━━━ Material provided ━━━

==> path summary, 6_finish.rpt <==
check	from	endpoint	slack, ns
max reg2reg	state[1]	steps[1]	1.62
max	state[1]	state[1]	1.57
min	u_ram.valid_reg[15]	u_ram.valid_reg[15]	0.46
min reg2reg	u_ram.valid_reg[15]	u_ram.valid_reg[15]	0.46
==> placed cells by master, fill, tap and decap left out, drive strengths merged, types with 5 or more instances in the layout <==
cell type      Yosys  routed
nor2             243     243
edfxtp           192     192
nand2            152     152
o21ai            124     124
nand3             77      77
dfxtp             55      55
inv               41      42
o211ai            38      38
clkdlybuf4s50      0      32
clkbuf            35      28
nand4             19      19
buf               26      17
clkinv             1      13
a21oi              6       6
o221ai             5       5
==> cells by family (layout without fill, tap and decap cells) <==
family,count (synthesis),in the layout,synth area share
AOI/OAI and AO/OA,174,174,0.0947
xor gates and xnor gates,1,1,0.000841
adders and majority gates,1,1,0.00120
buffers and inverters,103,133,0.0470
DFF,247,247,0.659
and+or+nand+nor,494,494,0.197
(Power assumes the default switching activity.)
**config.mk**
```make
export PLATFORM = sky130hd
export DESIGN_NAME = rram_cmd_sequencer
export DESIGN_NICKNAME = d
export VERILOG_FILES = /design/src/rtl/rram_cmd_sequencer.sv
export SDC_FILE = /design/constraint.sdc
export NUM_CORES = 1
export LEC_CHECK = 0
export ABC_AREA = 1
export ABC_CLOCK_PERIOD_IN_PS = 1800
export BUFFER_PORTS_ARGS = -buffer_cell sky130_fd_sc_hd__buf_2
export CAP_MARGIN = 15
export CORE_MARGIN = 2
export CORE_UTILIZATION = 51
export CTS_CLUSTER_SIZE = 12
export DETAILED_ROUTE_END_ITERATION = 7
export PLACE_DENSITY = 0.79
export REMOVE_ABC_BUFFERS = 1
export SLEW_MARGIN = 40
export SYNTH_ARGS = -nofsm -noshare
export SYNTH_HDL_FRONTEND = slang
export SYNTH_SLANG_ARGS = --single-unit
```
**constraint.sdc**
```tcl
create_clock -name clk -period 1.8 [get_ports clk]
set_clock_uncertainty 0.15 [all_clocks]
set_input_delay 0.54 -clock clk [delete_from_list [all_inputs] [get_ports clk]]
set_output_delay 0.54 -clock clk [all_outputs]
set_load 0.02 [all_outputs]
```
[src/rtl/bf16_pkg.sv]
// Shared BF16 definitions: field constants, unpacked operand view, accumulator FSM states.
package bf16_pkg;

    localparam logic [7:0]  EXP_MAX = 8'd255;
    localparam logic [7:0]  BIAS    = 8'd127;
    localparam logic [15:0] QNAN    = 16'h7FC0;
    localparam logic [15:0] POS_INF = 16'h7F80;
    localparam logic [15:0] NEG_INF = 16'hFF80;

    typedef struct packed {
        logic       sign;
        logic [7:0] exp;
        logic [7:0] sig;
    } bf16_unpacked_t;

    typedef enum logic {
        ST_ACC = 1'b0,
        ST_OUT = 1'b1
    } acc_state_t;

    function automatic bf16_unpacked_t bf16_unpack(input logic [15:0] v);
        bf16_unpacked_t u;
        u.sign = v[15];
        u.exp  = v[14:7];
        u.sig  = {(v[14:7] != 8'd0), v[6:0]};
        return u;
    endfunction

    // Denormals flush to signed zero; any NaN collapses to the canonical quiet NaN.
    function automatic logic [15:0] bf16_canon(input logic [15:0] v);
        logic [15:0] r;
        if ((v[14:7] == EXP_MAX) && (v[6:0] != 7'd0)) begin
            r = QNAN;
        end else if (v[14:7] == 8'd0) begin
            r = {v[15], 15'd0};
        end else begin
            r = v;
        end
        return r;
    endfunction

endpackage

[src/rtl/bf16_adder.sv]
// Combinational BF16 adder: FTZ, truncating, 11-bit aligned significand datapath.
module bf16_adder
    import bf16_pkg::*;
(
    input  logic [15:0] i_x,
    input  logic [15:0] i_y,
    output logic [15:0] o_sum
);

    bf16_unpacked_t    w_ux;
    bf16_unpacked_t    w_uy;
    bf16_unpacked_t    w_a;
    bf16_unpacked_t    w_b;
    logic [7:0]        w_diff;
    logic [10:0]       w_sig_a;
    logic [10:0]       w_sig_b;
    logic [11:0]       w_raw;
    logic [3:0]        w_lz;
    logic signed [9:0] w_exp;
    logic [6:0]        w_frac;
    logic              w_x_nan;
    logic              w_y_nan;
    logic              w_x_inf;
    logic              w_y_inf;
    logic              w_x_zero;
    logic              w_y_zero;

    function automatic logic [3:0] lead_zeros(input logic [10:0] v);
        logic [3:0] lz;
        lz = 4'd0;
        for (int i = 0; i < 11; i++) begin
            if (v[i]) begin
                lz = 4'(10 - i);
            end
        end
        return lz;
    endfunction

    assign w_ux     = bf16_unpack(i_x);
    assign w_uy     = bf16_unpack(i_y);
    assign w_x_nan  = (i_x[14:7] == EXP_MAX) && (i_x[6:0] != 7'd0);
    assign w_y_nan  = (i_y[14:7] == EXP_MAX) && (i_y[6:0] != 7'd0);
    assign w_x_inf  = (i_x[14:7] == EXP_MAX) && (i_x[6:0] == 7'd0);
    assign w_y_inf  = (i_y[14:7] == EXP_MAX) && (i_y[6:0] == 7'd0);
    assign w_x_zero = (i_x[14:7] == 8'd0);
    assign w_y_zero = (i_y[14:7] == 8'd0);

    // Align, add/subtract and normalize the finite, non-zero case.
    always_comb begin
        if (i_y[14:0] > i_x[14:0]) begin
            w_a = w_uy;
            w_b = w_ux;
        end else begin
            w_a = w_ux;
            w_b = w_uy;
        end
        w_diff  = w_a.exp - w_b.exp;
        w_sig_a = {w_a.sig, 3'b000};
        if (w_diff >= 8'd11) begin
            w_sig_b = 11'd0;
        end else begin
            w_sig_b = {w_b.sig, 3'b000} >> w_diff;
        end
        if (w_a.sign == w_b.sign) begin
            w_raw = {1'b0, w_sig_a} + {1'b0, w_sig_b};
        end else begin
            w_raw = {1'b0, w_sig_a} - {1'b0, w_sig_b};
        end
        w_lz = lead_zeros(w_raw[10:0]);
        if (w_raw[11]) begin
            w_exp  = $signed({2'b00, w_a.exp}) + 10'sd1;
            w_frac = 7'(w_raw >> 4);
        end else begin
            w_exp  = $signed({2'b00, w_a.exp}) - $signed({6'd0, w_lz});
            w_frac = 7'((w_raw[10:0] << w_lz) >> 3);
        end
    end

    // Special-operand priority, then range checks on the 10-bit exponent.
    always_comb begin
        if (w_x_nan || w_y_nan) begin
            o_sum = QNAN;
        end else if (w_x_inf && w_y_inf && (i_x[15] != i_y[15])) begin
            o_sum = QNAN;
        end else if (w_x_inf) begin
            o_sum = i_x;
        end else if (w_y_inf) begin
            o_sum = i_y;
        end else if (w_x_zero && w_y_zero) begin
            o_sum = {(i_x[15] & i_y[15]), 15'd0};
        end else if (w_x_zero) begin
            o_sum = i_y;
        end else if (w_y_zero) begin
            o_sum = i_x;
        end else if (w_raw == 12'd0) begin
            o_sum = 16'h0000;
        end else if (w_exp >= 10'sd255) begin
            o_sum = {w_a.sign, 8'hFF, 7'h00};
        end else if (w_exp <= 10'sd0) begin
            o_sum = {w_a.sign, 15'd0};
        end else begin
            o_sum = {w_a.sign, w_exp[7:0], w_frac};
        end
    end

endmodule

[src/rtl/bf16_accumulator.sv]
// Streaming BF16 sum: accepts one product per cycle, presents the total on stream end.
module bf16_accumulator
    import bf16_pkg::*;
#(
    parameter int CNT_W = 8
) (
    input  logic             clk,
    input  logic             rst_n,
    input  logic             in_valid,
    output logic             in_ready,
    input  logic [15:0]      in_data,
    input  logic             in_last,
    output logic             out_valid,
    input  logic             out_ready,
    output logic [15:0]      out_data,
    output logic [CNT_W-1:0] out_count
);

    localparam logic [CNT_W-1:0] CNT_ONE = {{(CNT_W-1){1'b0}}, 1'b1};
    localparam logic [CNT_W-1:0] CNT_MAX = {CNT_W{1'b1}};

    acc_state_t       r_state;
    logic             r_first;
    logic [15:0]      r_acc;
    logic [CNT_W-1:0] r_cnt;
    logic             r_in_ready;
    logic             r_out_valid;

    logic             w_fire;
    logic [15:0]      w_sum;
    logic [15:0]      w_acc_nxt;
    logic [CNT_W-1:0] w_cnt_nxt;

    bf16_adder u_adder (
        .i_x   (r_acc),
        .i_y   (in_data),
        .o_sum (w_sum)
    );

    assign w_fire    = in_valid && r_in_ready;
    assign w_acc_nxt = r_first ? bf16_canon(in_data) : w_sum;
    assign w_cnt_nxt = r_first ? CNT_ONE : (r_cnt + CNT_ONE);

    // Accumulate/present FSM; handshake flags are registered state decodes.
    always_ff @(posedge clk or negedge rst_n) begin
        if (!rst_n) begin
            r_state     <= ST_ACC;
            r_first     <= 1'b1;
            r_acc       <= 16'h0000;
            r_cnt       <= '0;
            r_in_ready  <= 1'b0;
            r_out_valid <= 1'b0;
        end else begin
            case (r_state)
                ST_ACC: begin
                    if (w_fire) begin
                        r_acc   <= w_acc_nxt;
                        r_cnt   <= w_cnt_nxt;
                        r_first <= 1'b0;
                        if (in_last || (w_cnt_nxt == CNT_MAX)) begin
                            r_state     <= ST_OUT;
                            r_in_ready  <= 1'b0;
                            r_out_valid <= 1'b1;
                        end else begin
                            r_in_ready <= 1'b1;
                        end
                    end else begin
                        r_in_ready <= 1'b1;
                    end
                end
                ST_OUT: begin
                    if (out_ready) begin
                        r_state     <= ST_ACC;
                        r_first     <= 1'b1;
                        r_out_valid <= 1'b0;
                        r_in_ready  <= 1'b1;
                    end else begin
                        r_out_valid <= 1'b1;
                        r_in_ready  <= 1'b0;
                    end
                end
                default: begin
                    r_state     <= ST_ACC;
                    r_first     <= 1'b1;
                    r_out_valid <= 1'b0;
                    r_in_ready  <= 1'b0;
                end
            endcase
        end
    end

    assign in_ready  = r_in_ready;
    assign out_valid = r_out_valid;
    assign out_data  = r_acc;
    assign out_count = r_cnt;

endmodule
[config.mk]
export PLATFORM = sky130hd
export DESIGN_NAME = bf16_accumulator
export DESIGN_NICKNAME = d
export VERILOG_FILES = /design/src/rtl/bf16_pkg.sv /design/src/rtl/bf16_adder.sv /design/src/rtl/bf16_accumulator.sv
export SDC_FILE = /design/constraint.sdc
export NUM_CORES = 1
export LEC_CHECK = 0
export BUFFER_PORTS_ARGS = -buffer_cell sky130_fd_sc_hd__buf_4
export CAP_MARGIN = 10
export CORE_MARGIN = 2
export CORE_UTILIZATION = 42
export CTS_CLUSTER_DIAMETER = 200
export DETAILED_ROUTE_END_ITERATION = 8
export GPL_ROUTABILITY_DRIVEN = 0
export GPL_TIMING_DRIVEN = 0
export PLACE_DENSITY = 0.59
export SETUP_SLACK_MARGIN = 0.15
export SLEW_MARGIN = 20
export SYNTH_ARGS = -nofsm -noshare
export SYNTH_HDL_FRONTEND = slang
export SYNTH_SLANG_ARGS = --single-unit
[constraint.sdc]
create_clock -name clk -period 12 [get_ports clk]
set_input_delay 0.6 -clock clk [delete_from_list [all_inputs] [get_ports clk]]
set_output_delay 0.6 -clock clk [all_outputs]
set_load 0.05 [all_outputs]
==> flow_metrics.tcl, run 1 <==
set metrics [dict create \
    status "complete, no violations" \
    overflow 0 \
    pre_cts_ws_ns 1.97 \
    grt_max_degree 29 \
    first_global_vias 6220 \
    post_cts_buffers 0 \
    period_share_pct 85.4 \
    yosysMostFrequentCell "nand2_1" \
    synthTopCellsByCount "85 x nand2_1, 72 x a21oi_1, 71 x nor2_1" \
    worstSetupPathType "flop to flop" \
    dp_hpwl_mm 16.2 \
    via_per_inst 6.45 \
    syn-cell-area_um2 5790 \
    cpMostUsedCell "ha_1" \
    n_fill_cell 1372 \
    cts_made_buffers 3 \
    initial_core_util_pct 43.4 \
    tns_ns 0 \
    endpoint_kind "flop" \
    r2r-end "out_data[3]" \
    synth_top_area_share_pct 11.7 \
    die_x_um 121 \
    drt_iter0_drc 642 \
    placed_cells 1026 \
    crit_required_ns 12.20 \
    ctsResizeCount 0 \
    worst_pin_slew_ns 0.786 \
    cts_buffer_depth 2 \
    rows 42 \
    ys_ff_latch 28 \
    diodes 0 \
    setup_slack_ns 1.76 \
    hold_class "input port to asynchronous set/reset pin" \
    r2r-start "out_data[11]" \
    routedWlPerCell_um 19.5 \
    synthDistinctLibCells 98 \
    avgSynthCellArea_um2 7.20 \
    slew_violations 0 \
    synthTopCellsByArea "dfrtp_1 12%, ha_1 8.9%, a21oi_1 6.2%, nand2_1 5.5%, nor2_1 4.6%" \
    setup_viol 0 \
    final-instance-count-excl-fill 1030 \
    synthArstFlopShare_pct 100 \
    die_area_um2 14700 \
    ctsHoldBuffers 0 \
    reg2reg_setup_slack_ns 1.76 \
    r2r_cells 40 \
    grt_setup_unrepaired "no" \
    slew_headroom_pct 47.3 \
    cp_max_fo 10 \
    ant_nets 0 \
    io_buffers 46 \
    maxCapViolations 0 \
    clock_sinks 28 \
    max_freq_mhz 97.6 \
    start_kind "flop" \
    syn_to_final_growth_pct 11.6 \
    cp_slowest_stage_delay_ns 0.59 \
    path_clk_slew_ns 0.08 \
    final_nets 919 \
    grt_first_pass_wirelength_mm 32.0 \
    synth_top_cell_by_area "dfrtp_1" \
    period_minus_slack_ns 10.24 \
    fin_hold_ws_ns 0.240 \
    crit_path_top_delay_cell "xor2_1" \
    io-pin-count 47 \
    die_h_um 121 \
    ys_warn_count 0 \
    routed_wl_mm 20.1 \
    clk_latency_ns 0.27 \
    firstDrtPassIters 5 \
    cts_max_level 1 \
    synth_fp_nets 868 \
    track_usage_pct 26.9 \
    tritoncts "done" \
    synth_edf_count 0 \
    drive_gt1_share_pct 13.7 \
    syn_inst 804 \
    finClkSkew_ns 0.00619 \
    arrival_ns 10.45 \
    hold_viol_final 0 \
    num_vias 6646 \
    synthFlopType "dfrtp_1" \
    root_buffer "clkbuf_16" \
    yosysSeqAreaShare_pct 12.1 \
    grt_antenna_before_repair 0 \
    core-area_um2 13300 \
    drc 0 \
]
==> metal layers <==
layer	global-route usage, %	wire [µm]
met1	36.5	8930
met5	0	0
met3	3.48	1500
met4	6.25	389
met2	45.4	9310
==> worst max-delay path: cells and delay by family, from the launching register on <==
family | cells | cell delay (ns)
and+or+nand+nor | 15 | 3.03
AOI/OAI and AO/OA | 13 | 3.00
buffers and inverters | 6 | 1.59
adders and majority gates | 4 | 1.24
xor gates and xnor gates | 1 | 0.59
muxes | 1 | 0.36
DFF | 1 | 0.35
==> area by class of cell <==
class,count,area (µm²),share of cell area [%]
inverters,52,195,3.02
clock inverters,1,30.0,0.465
flip-flops and latches,28,702,10.9
repair buffers,46,345,5.35
clock buffers,3,75.1,1.16
multi-input cells,689,4740,73.4
well taps,176,220,3.41
plain buffers,35,150,2.32
==> per-stage QoR <==
step	area (µm²)	utilization [%]
after floorplan	5790	-
after global placement	6350	47.6
after detailed placement	6350	47.6
after CTS	6460	48.4
after global routing	6460	48.4
final	6460	48.4
==> registers in the layout, summed over array words and instances (netlist names) <==
name,flops
r_state,1
out_valid,1
in_ready,1
out_data,16
out_count,8
r_first,1
==> cell usage in the layout, fill, tap and decap left out, types with 5 or more instances in the layout <==
cell type and instances:
o21ai_0 53, or3_1 10, nor2b_1 9, a211oi_1 10
a31oi_1 13, nand2b_1 13, nand4_1 16, and3_1 15
and2_1 13, nand3_1 23, a21oi_1 72, nand2_1 85
a21o_1 12, buf_4 46, o22ai_1 8, ha_1 41
clkbuf_1 23, nor3_1 28, nor2_1 71, o211ai_1 14
xor2_1 7, o31ai_1 8, mux2i_1 26, nor4_1 10
o21ai_1 5, xnor2_1 9, buf_2 9, dfrtp_1 27
inv_1 47, o211a_1 5
==> worst max path at each step <==
stage	endpoint	cells after the start	start	slack [ns]
6_report	out_data[3]	40	out_data[11]	1.76
5_1_grt	out_data[3]	49	out_data[11]	1.10
4_1_cts	out_data[3]	41	out_data[11]	1.95
3_5_place_dp	out_data[3]	43	out_data[11]	1.97
3_3_place_gp	out_data[3]	41	in_data[12]	2.09
2_1_floorplan	out_data[3]	43	out_data[11]	3.31
==> logic make-up after synthesis <==
family / after synthesis / share of synthesized area [%]
xor+xnor: 17 / 2.70
simple gates: 322 / 29.1
compound gates: 277 / 34.9
fa+ha+maj: 43 / 9.55
mux: 30 / 5.66
buf+inv: 87 / 5.96
flops: 28 / 12.1
Power of run 1 is not shown: default switching activity piles up to over one toggle a cycle in this logic, so the estimate is an artifact.
==> run 2: changes to the inputs <==
--- a/config.mk
+++ b/config.mk
@@ -5,6 +5,7 @@
 export SDC_FILE = /design/constraint.sdc
 export NUM_CORES = 1
 export LEC_CHECK = 0
+export ABC_AREA = 1
 export BUFFER_PORTS_ARGS = -buffer_cell sky130_fd_sc_hd__buf_4
 export CAP_MARGIN = 10
 export CORE_MARGIN = 2
==> run 2 against run 1 <==
Net effect:
- non-clock buffer count fell by 11
- global-route usage fell by 1.8 points
- cell count rose by 16%
- sequential share of layout area rose by 0.30 points
- highest routed layer unchanged
- fmax rose by 22%
- synthesized cell count rose by 21%
- critical endpoint is now out_data[4]
- critical path type unchanged
==> flow_metrics.tcl, run 2 <==
set metrics [dict create \
    yosysSeqAreaShare_pct 12.5 \
    hold_viol_final 0 \
    initial_core_util_pct 42.7 \
    cts_buffer_depth 2 \
    die_area_um2 14300 \
    r2r_cells 50 \
    cts_made_buffers 3 \
    core-area_um2 13200 \
    setup_viol 0 \
    start_kind "flop" \
    overflow 0 \
    synthTopCellsByCount "268 x nand2_1, 129 x inv_1, 95 x nand3_1" \
    period_minus_slack_ns 8.39 \
    cp_slowest_stage_delay_ns 0.48 \
    max_freq_mhz 119 \
    grt_setup_unrepaired "no" \
    fin_util_pct 47.6 \
    routedWlPerCell_um 14.8 \
    ant_nets 0 \
    synthFlopType "dfrtp_1" \
    drt_iter0_drc 566 \
    root_buffer "clkbuf_16" \
    arrival_ns 8.59 \
    yosysMostFrequentCell "nand2_1" \
    cts_max_level 1 \
    syn_to_final_growth_pct 11.6 \
    crit_path_top_delay_cell "nor3_1" \
    worst_pin_slew_ns 0.688 \
    via_per_inst 5.27 \
    crit_required_ns 12.21 \
    final_nets 1087 \
    track_usage_pct 25.1 \
    worstSetupPathType "flop to flop" \
    ctsHoldBuffers 0 \
    avgSynthCellArea_um2 5.79 \
    finClkSkew_ns 0.00930 \
    grt_max_degree 29 \
    slew_headroom_pct 53.7 \
    synth_top_area_share_pct 17.9 \
    io-pin-count 47 \
    first_global_vias 5875 \
    tritoncts "done" \
    synthDistinctLibCells 52 \
    firstDrtPassIters 7 \
    syn-cell-area_um2 5630 \
    rows 42 \
    drive_gt1_share_pct 14.0 \
    clk_latency_ns 0.28 \
    grt_first_pass_wirelength_mm 29.5 \
    synth_edf_count 0 \
    diodes 0 \
    clock_sinks 28 \
    routed_wl_mm 17.8 \
    period_share_pct 69.9 \
    dp_hpwl_mm 14.6 \
    ys_warn_count 0 \
    synthArstFlopShare_pct 100 \
    synthTopCellsByArea "nand2_1 18%, dfrtp_1 12%, ha_1 9.1%, inv_1 8.6%, nand3_1 8.4%" \
    post_cts_buffers 0 \
    final_cell_mix "268 x nand2_1, 129 x inv_1, 95 x nand3_1" \
    ys_ff_latch 28 \
    tns_ns 0 \
    status "complete, no violations" \
    syn_inst 972 \
    largest_reg_flops 16 \
    die_x_um 120 \
    num_vias 6313 \
    io_buffers 46 \
    layout_commonest_cell "nand2_1" \
    maxCapViolations 0 \
    cpMostUsedCell "nand2_1" \
    grt_antenna_before_repair 0 \
    synth_fp_nets 1036 \
    path_clk_slew_ns 0.08 \
    hold_class "input port to asynchronous set/reset pin" \
    reg2reg_setup_slack_ns 3.61 \
    endpoint_kind "flop" \
    slew_violations 0 \
    cp_max_fo 8 \
    drc 0 \
    fin_hold_ws_ns 0.251 \
    synth_top_cell_by_area "nand2_1" \
    ctsResizeCount 0 \
    die_h_um 120 \
]
==> run 2: cell count changes after synthesis, sizes merged, moves of 11 or more <==
cell    delta
and3      -17
a21o      -11
o211ai    -13
nand3     +77
mux2i     -26
inv       +92
a211oi    -12
nand2    +213
nor3      -13
clkbuf    -14
a21oi     -24
o21ai     +23
nand2b    -13
nor2      +24
==> run 2: final timing paths <==
path                               from            to
max                        out_data[12]   out_data[4]
min                               rst_n  out_data[13]
max reg2reg                out_data[12]   out_data[4]
min reg2reg                   out_valid     out_valid
max in group asynchronous         rst_n       r_first
min in group clk              out_valid     out_valid
==> run 2: kinds of logic (layout without fill, tap and decap cells) <==
group	Yosys count	count (layout)	synth area share, %
fa+ha+maj	43	43	9.82
simple gates	551	551	45.1
xor+xnor	19	19	4.02
flops	28	28	12.5
compound gates	161	161	15.8
buf+inv	170	220	12.8
==> run 2: layer usage <==
metal / track usage, % / up-vias / wire, µm
met5: 0 / - / 0
met4: 5.74 / 0 / 310
met3: 1.85 / 20 / 724
met2: 41.9 / 155 / 8160
met1: 35.4 / 2861 / 8560
li1: - / 3277 / -
==> run 2: final cells by class <==
class	instances	area (µm²)
Buffer	24	170
Clock buffer	4	88.8
Fill cell	1510	6910
Inverter	146	549
Multi-Input combinational cell	774	4210
Sequential cell	28	702
Tap cell	176	220
Timing Repair Buffer	46	345
==> run 2: stage by stage <==
step           instances  cell area, µm²  setup slack, ns
2_1_floorplan        972            5630             4.72
3_3_place_gp        1194            6200             3.43
3_5_place_dp        1194            6200             3.45
4_1_cts             1198            6280             3.56
5_1_grt             1198            6280             2.56
6_report            1198            6280             3.61
==> run 2: worst max-delay path: cells and delay by family, from the launching register on <==
| family | cells | cell delay, ns |
|---|---|---|
| AO/OA/AOI/OAI | 6 | 1.07 |
| adder cells (fa/ha/maj) | 4 | 1.34 |
| flip-flops | 1 | 0.41 |
| AND/OR/NAND/NOR | 32 | 4.20 |
| XOR/XNOR | 2 | 0.75 |
| buffers and inverters | 6 | 0.52 |
Power of run 2 is left out for the same reason.
==> run 3: changes to the inputs <==
==> constraint.sdc (replaced) <==
create_clock -name clk -period 8.52 [get_ports clk]
set_input_delay 0.426 -clock clk [delete_from_list [all_inputs] [get_ports clk]]
set_output_delay 0.426 -clock clk [all_outputs]
set_load 0.05 [all_outputs]
==> run 3 against run 2 <==
Net effect:
- sequential share of layout area fell by 0.57 points
- critical path type unchanged
- critical path depth rose by 3
- sequential cell count did not move
- via count rose by 1.3%
- hold slack got worse by 0.17 ns
- clock skew fell by 0.0015 ns
- cell count rose by 1.5%
==> flow_metrics.tcl, run 3 (synthesis results as in run 2) <==
set metrics [dict create \
    status "complete, no violations" \
    num_vias 6394 \
    crit_start "out_data[8]" \
    drc 0 \
    fin_hold_ws_ns 0.0764 \
    overflow 0 \
    drive_gt1_share_pct 18.6 \
    firstDrtPassIters 5 \
    period_share_pct 91.1 \
    ant_nets 0 \
    cts_buffer_depth 2 \
    rows 42 \
    r2r-start "out_data[8]" \
    dp_hpwl_mm 14.6 \
    grt_setup_unrepaired "no" \
    die_area_um2 14300 \
    tns_ns 0 \
    final_nets 1105 \
    maxCapViolations 0 \
    via_per_inst 5.26 \
    grt_max_degree 29 \
    max_freq_mhz 129 \
    diodes 0 \
    final_cell_mix "264 x nand2_1, 127 x inv_1, 93 x nand3_1" \
    syn_to_final_growth_pct 18.3 \
    root_buffer "clkbuf_16" \
    die_h_um 120 \
    hold_viol_final 0 \
    slew_violations 0 \
    endpoint_kind "flop" \
    finClkSkew_ns 0.00776 \
    start_kind "flop" \
    clock_sinks 28 \
    hold_class "input port to asynchronous set/reset pin" \
    clk_latency_ns 0.27 \
    setup_viol 0 \
    routed_wl_mm 18.3 \
    die_x_um 120 \
    cpMostUsedCell "nand2_1" \
    first_global_vias 5874 \
    arrival_ns 7.92 \
    cp_slowest_stage_delay_ns 0.46 \
    tritoncts "done" \
    track_usage_pct 25.1 \
    grt_antenna_before_repair 0 \
    path_clk_slew_ns 0.08 \
    period_minus_slack_ns 7.77 \
    cts_max_level 1 \
    crit_path_top_delay_cell "dfrtp_1" \
    largest_reg_flops 16 \
    grt_first_pass_wirelength_mm 29.5 \
    initial_core_util_pct 42.7 \
    drt_iter0_drc 477 \
    crit_required_ns 8.67 \
    core-area_um2 13200 \
    cts_made_buffers 3 \
    cp_max_fo 10 \
    routedWlPerCell_um 15.0 \
    io_buffers 46 \
    io-pin-count 47 \
    layout_commonest_cell "nand2_1" \
    slew_headroom_pct 30.2 \
    worstSetupPathType "flop to flop" \
    worst_pin_slew_ns 1.04 \
]
run 3: what timing repair did:
item | 4_1_cts | 5_1_grt
pin swaps | 0 | 12
setup buffers | 0 | 18
gates resized for setup | 2 | 50
setup endpoints to repair | 6 | 15
hold buffers | 0 | 0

━━━

> Task: Scan the listing and copy every line where the string "default" shows up.

> Solution:
(Power assumes the default switching activity.)
                default: begin
Power of run 1 is not shown: default switching activity piles up to over one toggle a cycle in this logic, so the estimate is an artifact.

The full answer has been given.